S’il en est ainsi des lamas, qu’on est en droit de considérer comme constituant la partie la plus éclairée de la nation, il est facile de s’imaginer à combien peu se réduit la dose d’instruction du reste de la population. Mais alors, comment concilier les affirmations si formelles d’un homme de la valeur et du caractère d’Hodgson avec ces renseignements contradictoires ?

À notre avis, l’illustre savant anglais, n’étant jamais allé au Tibet et ne pouvant se faire une opinion que d’après ses observations sur les Tibétains qu’il a vus venir au Népaul et leurs dires, plus ou moins dignes de foi, — comme ceux du reste de la plupart des Orientaux, peu précis dans leurs renseignements et facilement enclins à une certaine jactance nationale, — a dû se hâter un peu trop de généraliser sur des données particulières ; il a pu être induit en erreur par ce fait que les Tibétains dont il parle, venus au Népaul en pèlerinage, pour y faire de la propagande bouddhique et pour y commercer, devaient sans doute appartenir à la classe des lamas[10] ou à celle des marchands, c’est-à-dire à la classe moyenne et relativement instruite de la population, l’élément populaire n’étant représenté, selon toute vraisemblance, que par quelques très rares pèlerins[11] ; peut-être, aussi, a-t-il oublié que le livre, manuscrit ou imprimé, est considéré par les peuples de race mongole comme un talisman infaillible en toutes circonstances et conservé pieusement ou porté à ce titre, de même que les charmes et les amulettes, par ceux-là mêmes qui sont incapables d’en déchiffrer un mot, la lettre possédant en elle-même et isolée un caractère sacré et une puissance mystique.

Tout en faisant nos réserves sur ce qu’elle peut avoir de trop sévère et absolu, nous croyons devoir nous ranger à l’opinion des missionnaires, à cause de l’unanimité avec laquelle elle se présente, parce qu’elle correspond avec les renseignements fournis par les Chinois et qu’à défaut d’autres preuves elle est plus conforme aux données du bon sens[12]. En effet, pour être tant soit peu répandue, l’instruction suppose l’existence de l’école, et rien n’a été signalé au Tibet de semblable aux écoles primaires de la Chine, du Japon ou même de la Corée.
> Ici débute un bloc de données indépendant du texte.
### src/hw/rtl/queue_with_middle_insert_core.sv
// Channel   Handshake            Payload
// in        in_valid/in_ready    req_type[1:0], value[31:0] signed
// out       out_valid/out_ready  popped_value[31:0] signed, status[1:0], occupancy[4:0]
//
// One request per cycle while in_ready is high; its result is registered and shows the cycle after the transfer.
// Every cell of the entry chain moves at once (insert, shift back, shift forward), so
// the cost of an insert or pop does not depend on its position.
// in_ready is high while the result register is empty or being drained this cycle.
// Reset clears the fill count and the result valid; entry contents are not reset.
module queue_with_middle_insert_core
    import qmi_pkg::*;
#(
    parameter int DEPTH = 16
)
(
    input  logic                     clk,
    input  logic                     rst_n,
    input  logic                     in_valid,
    output logic                     in_ready,
    input  logic [1:0]               req_type,
    input  logic signed [DATA_W-1:0] value,
    output logic                     out_valid,
    input  logic                     out_ready,
    output logic signed [DATA_W-1:0] popped_value,
    output logic [1:0]               status,
    output logic [OCC_W-1:0]         occupancy
);

    localparam int CW = $clog2(DEPTH + 1);

    logic [CW-1:0]             count_reg;
    logic [CW-1:0]             count_next;
    logic                      out_valid_reg;
    logic                      out_valid_next;
    logic signed [DATA_W-1:0]  popped_reg;
    logic signed [DATA_W-1:0]  popped_next;
    status_t                   status_reg;
    status_t                   status_next;
    logic [OCC_W-1:0]          occ_reg;
    logic [OCC_W-1:0]          occ_next;

    logic                      in_fire;
    logic                      do_push;
    logic                      do_pop;
    logic [CW:0]               mid_sum;
    logic [CW-1:0]             pos;
    logic signed [DATA_W-1:0]  cell_data [DEPTH];
    cell_ctrl_t                cell_ctrl [DEPTH];

    assign in_ready = !out_valid_reg || out_ready;
    assign in_fire  = in_valid && in_ready;

    // insert position: tail at count, middle at ceil(count/2)
    assign mid_sum = {1'b0, count_reg} + {{CW{1'b0}}, 1'b1};
    assign pos     = (req_type == REQ_TAIL) ? count_reg : mid_sum[CW:1];

    // request decode, fill count and result
    always_comb
    begin
        do_push        = 1'b0;
        do_pop         = 1'b0;
        count_next     = count_reg;
        popped_next    = popped_reg;
        status_next    = status_reg;
        occ_next       = occ_reg;
        out_valid_next = out_valid_reg;
        if (out_ready)
        begin
            out_valid_next = 1'b0;
        end
        if (in_fire)
        begin
            out_valid_next = 1'b1;
            popped_next    = '0;
            status_next    = ST_OK;
            unique case (req_type)
                REQ_TAIL, REQ_MIDDLE:
                begin
                    if (count_reg == CW'(DEPTH))
                    begin
                        status_next = ST_FULL;
                    end
                    else
                    begin
                        do_push    = 1'b1;
                        count_next = count_reg + 1'b1;
                    end
                end
                REQ_POP:
                begin
                    if (count_reg == '0)
                    begin
                        status_next = ST_EMPTY;
                    end
                    else
                    begin
                        do_pop      = 1'b1;
                        popped_next = cell_data[0];
                        count_next  = count_reg - 1'b1;
                    end
                end
                default:
                begin
                    status_next = ST_OK;
                end
            endcase
            occ_next = OCC_W'(count_next);
        end
    end

    // control registers
    always_ff @(posedge clk or negedge rst_n)
    begin
        if (!rst_n)
        begin
            count_reg     <= '0;
            out_valid_reg <= 1'b0;
        end
        else
        begin
            count_reg     <= count_next;
            out_valid_reg <= out_valid_next;
        end
    end

    // result payload
    always_ff @(posedge clk)
    begin
        popped_reg <= popped_next;
        status_reg <= status_next;
        occ_reg    <= occ_next;
    end

    // chain of entry cells, head at cell 0
    for (genvar i = 0; i < DEPTH; i++)
    begin : g_cell
        logic signed [DATA_W-1:0] prev_d;
        logic signed [DATA_W-1:0] next_d;

        if (i == 0)
        begin : g_head
            assign prev_d = '0;
        end
        else
        begin : g_mid
            assign prev_d = cell_data[i-1];
        end

        if (i == DEPTH - 1)
        begin : g_tail
            assign next_d = '0;
        end
        else
        begin : g_body
            assign next_d = cell_data[i+1];
        end

        assign cell_ctrl[i].load_new  = do_push && (CW'(i) == pos);
        assign cell_ctrl[i].take_prev = do_push && (CW'(i) > pos) && (CW'(i) <= count_reg);
        assign cell_ctrl[i].take_next = do_pop && (CW'(i + 1) < count_reg);

        qmi_cell u_cell (
            .clk       (clk),
            .ctrl      (cell_ctrl[i]),
            .new_data  (value),
            .prev_data (prev_d),
            .next_data (next_d),
            .data      (cell_data[i])
        );
    end

    assign out_valid    = out_valid_reg;
    assign popped_value = popped_reg;
    assign status       = status_reg;
    assign occupancy    = occ_reg;

    // checks
    a_count_bound: assert property (@(posedge clk) disable iff (!rst_n)
        count_reg <= CW'(DEPTH))
        else $error("fill count above depth");

    a_pop_dec: assert property (@(posedge clk) disable iff (!rst_n)
        do_pop |=> count_reg == $past(count_reg) - 1'b1)
        else $error("pop did not decrement count");

    a_push_inc: assert property (@(posedge clk) disable iff (!rst_n)
        do_push |=> count_reg == $past(count_reg) + 1'b1)
        else $error("push did not increment count");

    a_refused_zero: assert property (@(posedge clk) disable iff (!rst_n)
        out_valid_reg && status_reg != ST_OK |-> popped_reg == '0)
        else $error("refused request returned data");

    a_ready_idle: assert property (@(posedge clk) disable iff (!rst_n)
        !out_valid_reg |-> in_ready)
        else $error("input stalled with empty result register");

endmodule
L’enseignement se donne exclusivement dans les monastères. Outre la lecture et l’écriture, il comporte l’étude des textes sacrés accompagnée parfois, ainsi que nous le verrons plus tard, de quelques notions rudimentaires de médecine empirique. Les enfants destinés au sacerdoce sont envoyés, entre cinq et dix ans, au couvent, où un lama, choisi parmi les plus instruits, est chargé de leur inculquer les éléments de la science et quelques principes de morale. Dans les grands monastères habités par de nombreux lamas, chaque enfant est confié individuellement à un moine, auprès duquel, tout en faisant ses études, il remplit les fonctions de domestique. Ces jeunes écoliers, espoirs de l’Église, portent les différents noms de Chabis[13], Touppas[14] ou Tchra-tchen[15], suivant les localités. Généralement, le maître s’occupe peu de son élève ; son professorat se borne, chaque matin, après que le disciple s’est acquitté de ses devoirs domestiques, à lui lire trois ou quatre fois le passage des Écritures qui doit faire le sujet de la leçon du jour et que l’enfant devra réciter sans erreur le soir, avec les intonations prescrites qui font un véritable chant de la lecture des livres bouddhiques. Si l’élève, négligent ou borné, se tire mal de sa tâche quotidienne, une sévère punition corporelle lui est généreusement octroyée, manière expéditive et, paraît-il, efficace, de faire entrer les versets sacrés dans les têtes les plus dures. Après quelques années de ces exercices, mais pas avant l’âge de quinze ans[16], l’apprenti moine peut être admis dans la communauté en qualité de Génien (dgé-bsnien) ou novice[17].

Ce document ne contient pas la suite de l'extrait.